I wanted to try out some of the more advanced Differential Privacy methods as well and see how the model performs with those.

In [24]:
def gaussian_mech_RDP_vec(vec, sensitivity, alpha, epsilon):
    sigma = np.sqrt((sensitivity**2 * alpha) / (2 * epsilon))
    return [v + np.random.normal(loc=0, scale=sigma) for v in vec]

In [None]:
def noisy_gradient_descent_RDP(iterations, alpha, epsilon_bar):
    theta = np.array([0 for _ in range(len(training_features))]) #resets theta to zeros
    b = 20   #or b
    epsilon_i = epsilon_bar/iterations
    alpha_i = alpha/iterations

    for i in range(iterations):
        #gradient sum:
        # 1. computes the gradients for all of X_train
        # 2. clips them
        # 3. and sums them
        grad_sum  = gradient_sum(theta, X_train, y_train, b) 

        #now we add noise with renyi diff priv
        noisy_grad_sum = gaussian_mech_RDP_vec(grad_sum, sensitivity=b, alpha=alpha_i, epsilon=epsilon_i)

        noisy_grad = np.array(noisy_grad_sum)/len(X_train)
        theta = theta - noisy_grad
    return theta

theta = noisy_gradient_descent_RDP(10, 20, 0.000001)
print(theta)
print('Final accuracy:', accuracy(theta))

In [None]:
def gaussian_mech_zCDP_vec(vec, sensitivity, rho):
    sigma = np.sqrt((sensitivity**2) / (2 * rho))
    return [v + np.random.normal(loc=0, scale=sigma) for v in vec]

In [None]:
def noisy_gradient_descent_zCDP(iterations, rho):
    theta = np.array([0 for _ in range(len(training_features))]) #resets theta to zeros
    b = 20
    rho_i = rho/iterations

    for i in range(iterations):
        #gradient sum:
        # 1. computes the gradients for all of X_train
        # 2. clips them
        # 3. and sums them
        grad_sum  = gradient_sum(theta, X_train, y_train, b) 

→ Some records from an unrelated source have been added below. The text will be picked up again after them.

--- src/rtl/pss_core.sv ---
// Profiler state save and restore engine
`timescale 1ns/1ps
// Function
// - Feature mask bit 62 gates profiler restore and availability; save does not check it.
// - Save region is 128 bytes at offset 832 of save area.
// - Reserved fields in the save region are zero.
// - Disabled profiler: save stores nothing, clears bitmap bit 62.
// - Enabled profiler: save copies raw state, sets bitmap bit 62.
// - Restore ignored when feature bit 62 and bitmap bit clear, or feature set and requested mask bit 62 clear.
// - Bitmap bit 62 clear: restore zeros address, disables, clears state.
// - Ring size below minimum disables profiler and ends restore.
// - Ring size rounded down to event record multiple.
// - Head offset past size minus record size becomes zero.
// - Head offset rounded down to event record multiple.
// - Saved flags enable configured events and load counters; others off.
// - Pending record with nonzero low byte loaded, written once privilege is 3.
// - Restore overwrites enabled state without saving it.
// - Restore raises no threshold interrupt; next store does.
// - Unrestored state fetch from control block requested as load completes.
// - Privilege 0 reloads addresses without validation.
// - Nonzero privilege checks first and last byte of block and ring.
// - Store check fails on read-only segment, or beyond limit when not in 64-bit mode.
// - Failed address check disables profiler, no fault.
// - Feature bit clear but bitmap bit set raises protection fault 0.
module pss_core (
    input  wire logic                       clock,
    input  wire logic                       rst_n,
    input  wire logic [63:0]                feature_enable_mask,
    input  wire logic [31:0]                requested_feature_hi,
    input  wire logic [1:0]                 privilege_level,
    input  wire pss_pkg::pss_seg_s          data_segment,
    input  wire logic [pss_pkg::NUM_EVENTS-1:0] profiler_config_evt,
    input  wire logic                       save_req,
    input  wire logic                       restore_req,
    input  wire logic                       saved_bitmap_bit,
    input  wire pss_pkg::pss_image_s        restore_image,
    input  wire logic                       record_store,
    input  wire logic [pss_pkg::NUM_EVENTS-1:0] event_tick,
    output logic                            profiler_avail,
    output logic                            save_done,
    output logic                            save_bitmap_bit,
    output pss_pkg::pss_image_s             save_image,
    output logic [11:0]                     area_offset,
    output logic [11:0]                     area_size,
    output logic                            restore_done,
    output logic                            gp_fault,
    output logic                            profiler_enabled,
    output pss_pkg::pss_image_s             live_state,
    output logic [pss_pkg::NUM_EVENTS-1:0]  event_enabled,
    output logic                            pending_valid,
    output logic                            pending_write,
    output logic                            threshold_arm,
    output logic                            cb_fetch_req
);
    import pss_pkg::*;

    typedef struct packed {
        pss_state_e            state;
        pss_image_s            img;
        pss_image_s            live;
        logic [NUM_EVENTS-1:0] evt_en;
        logic                  en;
        logic                  pend;
        logic                  pend_wr;
        logic                  cb_fetch;
        logic                  thr_arm;
        logic                  sv_done;
        logic                  sv_bit;
        pss_image_s            sv_img;
        logic                  rs_done;
        logic                  gp;
        logic                  avail;
        logic [1:0]            chk_step;
    } pss_core_s;

    pss_core_s   st_ff;
    pss_core_s   nxt_st;
    logic        feat;
    logic        chk_start;
    logic [63:0] chk_addr;
    logic [31:0] chk_size;
    logic        chk_ok;
    logic [31:0] rsz;
    logic [31:0] hoff;

    assign feat = feature_enable_mask[FEAT_BIT];

    pss_seg_check u_chk (
        .clock (clock),
        .rst_n (rst_n),
        .start (chk_start),
        .seg   (data_segment),
        .addr  (chk_addr),
        .size  (chk_size),
        .ok_ff (chk_ok)
    );

    always_comb begin
        chk_start = 1'b0;
        chk_addr  = st_ff.img.cb_addr;
        chk_size  = CB_SIZE;
        if (st_ff.state == PSS_CHECK && !st_ff.chk_step[0]) begin
            chk_start = 1'b1;
            if (st_ff.chk_step[1]) begin
                chk_addr = st_ff.img.ring_base;
                chk_size = st_ff.img.ring_size;
            end
        end
    end

    always_comb begin
        nxt_st         = st_ff;
        nxt_st.sv_done = 1'b0;
        nxt_st.rs_done = 1'b0;
        nxt_st.gp      = 1'b0;
        nxt_st.pend_wr = 1'b0;
        nxt_st.cb_fetch = 1'b0;
        nxt_st.avail   = feat;
        rsz  = st_ff.img.ring_size & ~(EVT_SIZE - 32'h1);
        hoff = st_ff.img.head_off;
        if (hoff > rsz - EVT_SIZE) begin
            hoff = RST_HEAD;
        end
        hoff = hoff & ~(EVT_SIZE - 32'h1);
        if (st_ff.state == PSS_IDLE && st_ff.en) begin
            for (int i = 0; i < NUM_EVENTS; i++) begin
                if (st_ff.evt_en[i] && event_tick[i]) begin
                    nxt_st.live.counters[i] =
                        st_ff.live.counters[i] - 32'h1;
                end
            end
            if (st_ff.pend && privilege_level == 2'b11) begin
                nxt_st.pend    = 1'b0;
                nxt_st.pend_wr = 1'b1;
            end
            if (record_store) begin
                nxt_st.thr_arm = 1'b1;
            end
        end
        case (st_ff.state)
            PSS_IDLE: begin
                if (save_req) begin
                    nxt_st.sv_done = 1'b1;
                    if (st_ff.live.cb_addr == RST_ADDR) begin
                        nxt_st.sv_bit = 1'b0;
                        nxt_st.sv_img = '0;
                    end else begin
                        nxt_st.sv_bit = 1'b1;
                        nxt_st.sv_img = st_ff.live;
                        nxt_st.sv_img.flags = {8'h0,
                            1'b0, st_ff.evt_en, 1'b0};
                    end
                end else if (restore_req) begin
                    if (!feat && saved_bitmap_bit) begin
                        nxt_st.gp      = 1'b1;
                        nxt_st.rs_done = 1'b1;
                    end else if (!feat ||
                                 !requested_feature_hi[REQ_HI_BIT]) begin
                        nxt_st.rs_done = 1'b1;
                    end else if (!saved_bitmap_bit) begin
                        nxt_st.live    = '0;
                        nxt_st.evt_en  = '0;
                        nxt_st.en      = 1'b0;
                        nxt_st.pend    = 1'b0;
                        nxt_st.rs_done = 1'b1;
                    end else begin
                        nxt_st.img      = restore_image;
                        nxt_st.en       = 1'b0;
                        nxt_st.evt_en   = '0;
                        nxt_st.chk_step = 2'b00;
                        nxt_st.state    = PSS_CHECK;
                    end
                end
            end
            PSS_CHECK: begin
                if (st_ff.img.ring_size < RING_MIN) begin
                    nxt_st.live    = '0;
                    nxt_st.pend    = 1'b0;
                    nxt_st.state   = PSS_DONE;
                end else if (privilege_level == 2'b00) begin
                    nxt_st.state   = PSS_LOAD;
                end else if (st_ff.chk_step[0] && !chk_ok) begin
                    nxt_st.live    = '0;
                    nxt_st.pend    = 1'b0;
                    nxt_st.state   = PSS_DONE;
                end else if (st_ff.chk_step == 2'b11) begin
                    nxt_st.state   = PSS_LOAD;
                end else begin
                    nxt_st.chk_step = st_ff.chk_step + 2'b01;
                end
            end
            PSS_LOAD: begin
                nxt_st.live           = st_ff.img;
                nxt_st.live.ring_size = rsz;
                nxt_st.live.head_off  = hoff;
                nxt_st.live.filters   = 32'h0;
                nxt_st.thr_arm        = 1'b0;
                for (int i = 0; i < NUM_EVENTS; i++) begin
                    if (!(st_ff.img.flags[i+EVT_LO] &&
                          profiler_config_evt[i])) begin
                        nxt_st.live.counters[i] = 32'h0;
                    end
                end
                nxt_st.evt_en = st_ff.img.flags[EVT_LO +: NUM_EVENTS]
                              & profiler_config_evt;
                nxt_st.pend   = st_ff.img.pend_rec[7:0] != 8'h0;
                nxt_st.en     = 1'b1;
                nxt_st.cb_fetch = 1'b1;
                nxt_st.state  = PSS_DONE;
            end
            PSS_DONE: begin
                nxt_st.rs_done = 1'b1;
                nxt_st.state   = PSS_IDLE;
            end
            default: begin
                nxt_st.state = PSS_IDLE;
            end
        endcase
    end

    always_ff @(posedge clock) begin
        if (!rst_n) begin
            st_ff       <= '0;
            st_ff.state <= PSS_IDLE;
        end else begin
            st_ff <= nxt_st;
        end
    end

    assign profiler_avail   = st_ff.avail;
    assign save_done        = st_ff.sv_done;
    assign save_bitmap_bit  = st_ff.sv_bit;
    assign save_image       = st_ff.sv_img;
    assign area_offset      = AREA_OFFSET;
    assign area_size        = AREA_SIZE;
    assign restore_done     = st_ff.rs_done;
    assign gp_fault         = st_ff.gp;
    assign profiler_enabled = st_ff.en;
    assign live_state       = st_ff.live;
    assign event_enabled    = st_ff.evt_en;
    assign pending_valid    = st_ff.pend;
    assign pending_write    = st_ff.pend_wr;
    assign threshold_arm    = st_ff.thr_arm;
    assign cb_fetch_req     = st_ff.cb_fetch;

    save_off_bit_a: assert property (@(posedge clock) disable iff (!rst_n)
        st_ff.state == PSS_IDLE && save_req && live_state.cb_addr == 64'h0
        |=> save_done && !save_bitmap_bit) else $error("save bit set");
    save_on_bit_a: assert property (@(posedge clock) disable iff (!rst_n)
        st_ff.state == PSS_IDLE && save_req && live_state.cb_addr != 64'h0
        |=> save_done && save_bitmap_bit) else $error("save bit clear");
    gp_raise_a: assert property (@(posedge clock) disable iff (!rst_n)
        st_ff.state == PSS_IDLE && !save_req && restore_req && !feat
        && saved_bitmap_bit |=> gp_fault) else $error("no fault");
    skip_keep_a: assert property (@(posedge clock) disable iff (!rst_n)
        st_ff.state == PSS_IDLE && !save_req && restore_req && feat
        && !requested_feature_hi[30] |=> $stable(live_state.cb_addr))
        else $error("state changed");
    nobit_clear_a: assert property (@(posedge clock) disable iff (!rst_n)
        st_ff.state == PSS_IDLE && !save_req && restore_req && feat
        && requested_feature_hi[30] && !saved_bitmap_bit
        |=> live_state.cb_addr == 64'h0 && !profiler_enabled)
        else $error("not cleared");
    ring_align_a: assert property (@(posedge clock) disable iff (!rst_n)
        $rose(cb_fetch_req) |-> live_state.ring_size[4:0] == 5'h0
        && live_state.head_off[4:0] == 5'h0) else $error("misaligned");
    head_bound_a: assert property (@(posedge clock) disable iff (!rst_n)
        $rose(cb_fetch_req) |-> live_state.head_off
        <= live_state.ring_size - 32'h20) else $error("head past");
    small_ring_a: assert property (@(posedge clock) disable iff (!rst_n)
        st_ff.state == PSS_CHECK && st_ff.img.ring_size < 32'h200
        |=> !profiler_enabled ##1 restore_done) else $error("ring");
    evt_cfg_a: assert property (@(posedge clock) disable iff (!rst_n)
        st_ff.state == PSS_CHECK ##1 st_ff.state == PSS_LOAD
        |=> (event_enabled & ~profiler_config_evt) == '0)
        else $error("evt on");
    busy_count_a: assert property (@(posedge clock) disable iff (!rst_n)
        st_ff.state == PSS_CHECK |-> !profiler_enabled)
        else $error("counting");
    avail_track_a: assert property (@(posedge clock) disable iff (!rst_n)
        1'b1 |=> profiler_avail == $past(feat))
        else $error("avail lag");
    save_copy_a: assert property (@(posedge clock) disable iff (!rst_n)
        st_ff.state == PSS_IDLE && save_req && live_state.cb_addr != 64'h0
        |=> save_image.cb_addr == $past(live_state.cb_addr))
        else $error("save copy");
    cpl0_load_a: assert property (@(posedge clock) disable iff (!rst_n)
        st_ff.state == PSS_CHECK && st_ff.img.ring_size >= 32'h200
        && privilege_level == 2'b00 |=> st_ff.state == PSS_LOAD)
        else $error("cpl0 check");
    chk_fail_off_a: assert property (@(posedge clock) disable iff (!rst_n)
        st_ff.state == PSS_CHECK && st_ff.img.ring_size >= 32'h200
        && privilege_level != 2'b00 && st_ff.chk_step[0] && !chk_ok
        |=> !profiler_enabled && st_ff.state == PSS_DONE ##1 restore_done)
        else $error("bad addr kept");
    pend_write_a: assert property (@(posedge clock) disable iff (!rst_n)
        st_ff.state == PSS_IDLE && st_ff.en && pending_valid
        && privilege_level == 2'b11 |=> pending_write && !pending_valid)
        else $error("pend stuck");
    load_thr_a: assert property (@(posedge clock) disable iff (!rst_n)
        st_ff.state == PSS_LOAD |=> !threshold_arm && cb_fetch_req)
        else $error("thr on load");
endmodule : pss_core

        #now we add noise with renyi diff priv
        noisy_grad_sum = gaussian_mech_zCDP_vec(grad_sum, sensitivity=b, rho=rho_i)

        noisy_grad = np.array(noisy_grad_sum)/len(X_train)
        theta = theta - noisy_grad
    return theta

theta = noisy_gradient_descent_zCDP(10, 0.001)
print('Final accuracy:', accuracy(theta))

In [None]:
def noisy_gradient_descent_zCDP_ED(iterations, epsilon, delta):
    theta = np.array([0 for _ in range(len(training_features))]) #resets theta to zeros
    b = 20
    tolerance = 0.1 * epsilon
    
    #convert epsilon and delta to rho

    rho_low, rho_high = 0, 1  # initial bounds for rho
    while rho_high - rho_low > tolerance:
        rho_mid = (rho_high + rho_low) / 2
        # Calculate epsilon for this rho using zCDP to DP conversion formula
        calculated_epsilon = np.sqrt(2 * rho_mid * np.log(1 / delta)) + rho_mid
        if calculated_epsilon < epsilon:
            rho_low = rho_mid
        else:
            rho_high = rho_mid
    
    rho = (rho_high + rho_low) / 2
    rho_i = rho/iterations


    for i in range(iterations):
        #gradient sum:
        # 1. computes the gradients for all of X_train
        # 2. clips them
        # 3. and sums them
        grad_sum  = gradient_sum(theta, X_train, y_train, b) 

        #now we add noise with renyi diff priv
        noisy_grad_sum = gaussian_mech_zCDP_vec(grad_sum, sensitivity=b, rho=rho_i)

        noisy_grad = np.array(noisy_grad_sum)/len(X_train)
        theta = theta - noisy_grad
    return theta



theta = noisy_gradient_descent_zCDP_ED(10, .0001, 1e-5)
print('Final accuracy:', accuracy(theta))

# More Analysis

These methods basically all show similar solutions, but just test the same model out with a different differential privacy algorithms.

The model I have developed is not the most accurate. It seems to only be able to predict what income bracket a person is in a little less than 50% of the time.